St Mary the Virgin's Church, Uttoxeter, commonly called simply St Mary's, is the parish church of the town of Uttoxeter, Staffordshire, England. Its tower and spire were built in the 14th century. They were designed by renowned architect Henry Yevele; the nave was rebuilt in 1828 and the chancel in 1877. It is a Grade II* listed building.

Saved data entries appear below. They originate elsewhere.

[src/design/tlvf_pkg.sv]
// Shared types and constants for the TLV record type finder.
// No dependencies.
`timescale 1ns / 1ps

package tlvf_pkg;

   localparam int TYPE_BITS     = 6;
   localparam int LEN_CODE_BITS = 2;
   localparam int DATA_LEN_BITS = 24;
   localparam int RSP_OFS_BITS  = 16;
   localparam int RSP_DATA_BITS = 24;   // found + offset + overflow, padded to bytes

   typedef logic [TYPE_BITS-1:0] rec_kind_type;

   typedef struct packed {
      logic                    overflow;
      logic [RSP_OFS_BITS-1:0] match_offset;
      logic                    found;
   } result_type;

endpackage

[src/design/tlv_record_type_finder.sv]
// A result is registered in the output buffer before it appears on rsp_.
// Throughput: one byte per cycle while req_tready is high; the two-entry result
// buffer lets bytes flow while a result waits and drops req_tready once full.
// Reset (synchronous, active high) clears the parse state, position, overflow
// flag, buffered results and wanted_type.
// Top level; depends on tlvf_pkg, tlvf_parser and tlvf_out_buf.
`timescale 1ns / 1ps

module tlv_record_type_finder #(
   parameter int OFFSET_BITS = 16
) (
   input  logic                          clock,
   input  logic                          reset,
   input  logic                          req_tvalid,
   output logic                          req_tready,
   input  logic [7:0]                    req_tdata,   // data_byte
   input  logic                          req_tlast,   // last_byte
   output logic                          rsp_tvalid,
   input  logic                          rsp_tready,
   // found [0], match_offset [16:1], overflow [17], zero pad [23:18]
   output logic [tlvf_pkg::RSP_DATA_BITS-1:0] rsp_tdata,
   input  logic                          csr_valid,
   output logic                          csr_ready,
   input  logic [tlvf_pkg::TYPE_BITS-1:0] csr_data    // wanted_type
);
   import tlvf_pkg::*;

   rec_kind_type wanted_ff, wanted_in;
   logic         req_accept;
   logic         res_valid;
   result_type   res_data;
   result_type   rsp_res;

   assign csr_ready  = 1'b1;
   assign req_accept = req_tvalid & req_tready;
   assign wanted_in  = (csr_valid && csr_ready) ? csr_data : wanted_ff;

   always_ff @(posedge clock) begin
      if (reset) begin
         wanted_ff <= '0;
      end else begin
         wanted_ff <= wanted_in;
      end
   end

   tlvf_parser #(
      .OFFSET_BITS(OFFSET_BITS)
   ) u_parser (
      .clock      (clock),
      .reset      (reset),
      .byte_accept(req_accept),
      .data_byte  (req_tdata),
      .last_byte  (req_tlast),
      .wanted_type(wanted_ff),
      .res_valid  (res_valid),
      .res_data   (res_data)
   );

   tlvf_out_buf u_out_buf (
      .clock    (clock),
      .reset    (reset),
      .in_valid (res_valid),
      .in_data  (res_data),
      .in_ready (req_tready),
      .out_valid(rsp_tvalid),
      .out_data (rsp_res),
      .out_ready(rsp_tready)
   );

   assign rsp_tdata = {{(RSP_DATA_BITS - $bits(result_type)){1'b0}}, rsp_res};

endmodule

[src/design/tlvf_parser.sv]
// Record parser: phase, length and position tracking, one byte per accept.
// Depends on tlvf_pkg.
`timescale 1ns / 1ps

module tlvf_parser #(
   parameter int OFFSET_BITS = 16
) (
   input  logic                 clock,
   input  logic                 reset,
   input  logic                 byte_accept,
   input  logic [7:0]           data_byte,
   input  logic                 last_byte,
   input  tlvf_pkg::rec_kind_type wanted_type,
   output logic                 res_valid,
   output tlvf_pkg::result_type res_data
);
   import tlvf_pkg::*;

   typedef enum logic [1:0] {
      PH_HEADER = 2'd0,
      PH_LENGTH = 2'd1,
      PH_DATA   = 2'd2
   } phase_type;

   phase_type                phase_ff, phase_in;
   logic [LEN_CODE_BITS-1:0] len_left_ff, len_left_in;
   logic [DATA_LEN_BITS-1:0] data_left_ff, data_left_in;
   logic [OFFSET_BITS-1:0]   pos_ff, pos_in;
   logic                     ovf_ff, ovf_in;
   logic                     done_ff, done_in;
   logic [31:0]              pos_wide;
   logic                     hit;

   assign pos_wide = 32'(pos_ff);

   always_comb begin
      phase_in     = phase_ff;
      len_left_in  = len_left_ff;
      data_left_in = data_left_ff;
      pos_in       = pos_ff;
      ovf_in       = ovf_ff;
      done_in      = done_ff;
      hit          = 1'b0;
      res_valid    = 1'b0;
      res_data     = '0;
      if (byte_accept) begin
         if (!done_ff) begin
            unique case (phase_ff)
               PH_LENGTH: begin
                  data_left_in = {data_left_ff[DATA_LEN_BITS-9:0], data_byte};
                  len_left_in  = len_left_ff - 1'b1;
                  if (len_left_in == '0) begin
                     phase_in = (data_left_in == '0) ? PH_HEADER : PH_DATA;
                  end
               end
               PH_DATA: begin
                  data_left_in = data_left_ff - 1'b1;
                  if (data_left_in == '0) begin
                     phase_in = PH_HEADER;
                  end
               end
               default: begin
                  // unused phase code behaves as header
                  if (data_byte[7:2] == wanted_type) begin
                     hit     = 1'b1;
                     done_in = 1'b1;
                  end else if (data_byte[1:0] != '0) begin
                     phase_in     = PH_LENGTH;
                     len_left_in  = data_byte[1:0];
                     data_left_in = '0;
                  end else begin
                     phase_in = PH_HEADER;
                  end
               end
            endcase
            res_valid             = hit | last_byte;
            res_data.found        = hit;
            res_data.match_offset = hit ? pos_wide[RSP_OFS_BITS-1:0] : '0;
            res_data.overflow     = ovf_ff;
         end
         if (last_byte) begin
            phase_in     = PH_HEADER;
            len_left_in  = '0;
            data_left_in = '0;
            pos_in       = '0;
            ovf_in       = 1'b0;
            done_in      = 1'b0;
         end else begin
            if (pos_ff == {OFFSET_BITS{1'b1}}) begin
               ovf_in = 1'b1;
            end
            pos_in = pos_ff + 1'b1;
         end
      end
   end

   always_ff @(posedge clock) begin
      if (reset) begin
         phase_ff     <= PH_HEADER;
         len_left_ff  <= '0;
         data_left_ff <= '0;
         pos_ff       <= '0;
         ovf_ff       <= 1'b0;
         done_ff      <= 1'b0;
      end else begin
         phase_ff     <= phase_in;
         len_left_ff  <= len_left_in;
         data_left_ff <= data_left_in;
         pos_ff       <= pos_in;
         ovf_ff       <= ovf_in;
         done_ff      <= done_in;
      end
   end

endmodule

[src/design/tlvf_out_buf.sv]
// Result register with a skid stage, so the parser keeps taking bytes
// while a result waits. Depends on tlvf_pkg.
`timescale 1ns / 1ps

module tlvf_out_buf (
   input  logic                 clock,
   input  logic                 reset,
   input  logic                 in_valid,
   input  tlvf_pkg::result_type in_data,
   output logic                 in_ready,
   output logic                 out_valid,
   output tlvf_pkg::result_type out_data,
   input  logic                 out_ready
);
   import tlvf_pkg::*;

   logic       main_valid_ff, main_valid_in;
   result_type main_ff, main_in;
   logic       skid_valid_ff, skid_valid_in;
   result_type skid_ff, skid_in;

   assign in_ready  = !skid_valid_ff;
   assign out_valid = main_valid_ff;
   assign out_data  = main_ff;

   always_comb begin
      main_valid_in = main_valid_ff;
      main_in       = main_ff;
      skid_valid_in = skid_valid_ff;
      skid_in       = skid_ff;
      if (out_ready || !main_valid_ff) begin
         if (skid_valid_ff) begin
            main_valid_in = 1'b1;
            main_in       = skid_ff;
            skid_valid_in = 1'b0;
         end else begin
            main_valid_in = in_valid;
            main_in       = in_data;
         end
      end else if (in_valid) begin
         // main is stalled; park the new request's result
         skid_valid_in = 1'b1;
         skid_in       = in_data;
      end
   end

   always_ff @(posedge clock) begin
      if (reset) begin
         main_valid_ff <= 1'b0;
         skid_valid_ff <= 1'b0;
      end else begin
         main_valid_ff <= main_valid_in;
         skid_valid_ff <= skid_valid_in;
      end
      main_ff <= main_in;
      skid_ff <= skid_in;
   end

endmodule
[config.mk]
export PLATFORM = sky130hd
export DESIGN_NAME = tlv_record_type_finder
export DESIGN_NICKNAME = d
export VERILOG_FILES = /design/src/design/tlvf_pkg.sv /design/src/design/tlv_record_type_finder.sv /design/src/design/tlvf_parser.sv /design/src/design/tlvf_out_buf.sv
export SDC_FILE = /design/constraint.sdc
export NUM_CORES = 1
export LEC_CHECK = 0
export ABC_CLOCK_PERIOD_IN_PS = 3850
export BUFFER_PORTS_ARGS = -buffer_cell sky130_fd_sc_hd__buf_2
export CAP_MARGIN = 40
export CORE_AREA = 2 2 129 131
export DETAILED_ROUTE_END_ITERATION = 7
export DIE_AREA = 0 0 131 133
export SYNTH_ARGS = -nofsm -noshare
export SYNTH_HDL_FRONTEND = slang
export SYNTH_SLANG_ARGS = --single-unit
export TNS_END_PERCENT = 30
[constraint.sdc]
create_clock -name clock -period 3.85 [get_ports clock]
set_input_delay 0.5775 -clock clock [delete_from_list [all_inputs] [get_ports clock]]
set_output_delay 0.5775 -clock clock [all_outputs]
set_load 0.01 [all_outputs]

This is one of two Anglican churches in the parish; the other, also St Mary's, is commonly called "The Heath Mission Church" to avoid confusion.

==History==
The church was built in the 14th century. By 1828 it was deemed too small so the nave was rebuilt to designs by the architect James Trubshaw. In 1877 the present chancel was built. The chancel was designed by the architect Frederick Josias Robinson of Derby and the contract was Mr. Fryer, also of Derby. The chancel was lengthened by 14 ft and on the south side over the vestry, a gallery was constructed for the organ, which had formerly been in the west gallery of the church. The east window was preserved and re-erected in the new chancel, along with its original stained glass. The church re-opened on 29 April 1877.

==Administration==
St Mary's is the main church in the Deanery of Uttoxeter. It is part of the Uttoxeter Area of parishes along with
- Christ Church, Upper Tean
- St Lawrence's Church, Bramshall
- St Mary and All Saints' Church, Checkley
- St Mary the Virgin's Church, Gratwich
- St John the Baptist's Church, Kingstone
- All Saints' Church, Leigh
- St Peter's Church, Marchington
- St John's Church, Marchington Woodlands
- St Michael and All Angels' Church, Stramshall
- Heath Mission Church, Uttoxeter

==Organ==
The pipe organ was built by William Hill & Sons. A specification of the organ can be found on the National Pipe Organ Register.

==Bells==
The church tower contains a ring of 8 bells. Of these, 6 date from 1729 and were cast by Abraham Rudhall. The treble and tenor were cast in 1874 by John Warner & Sons.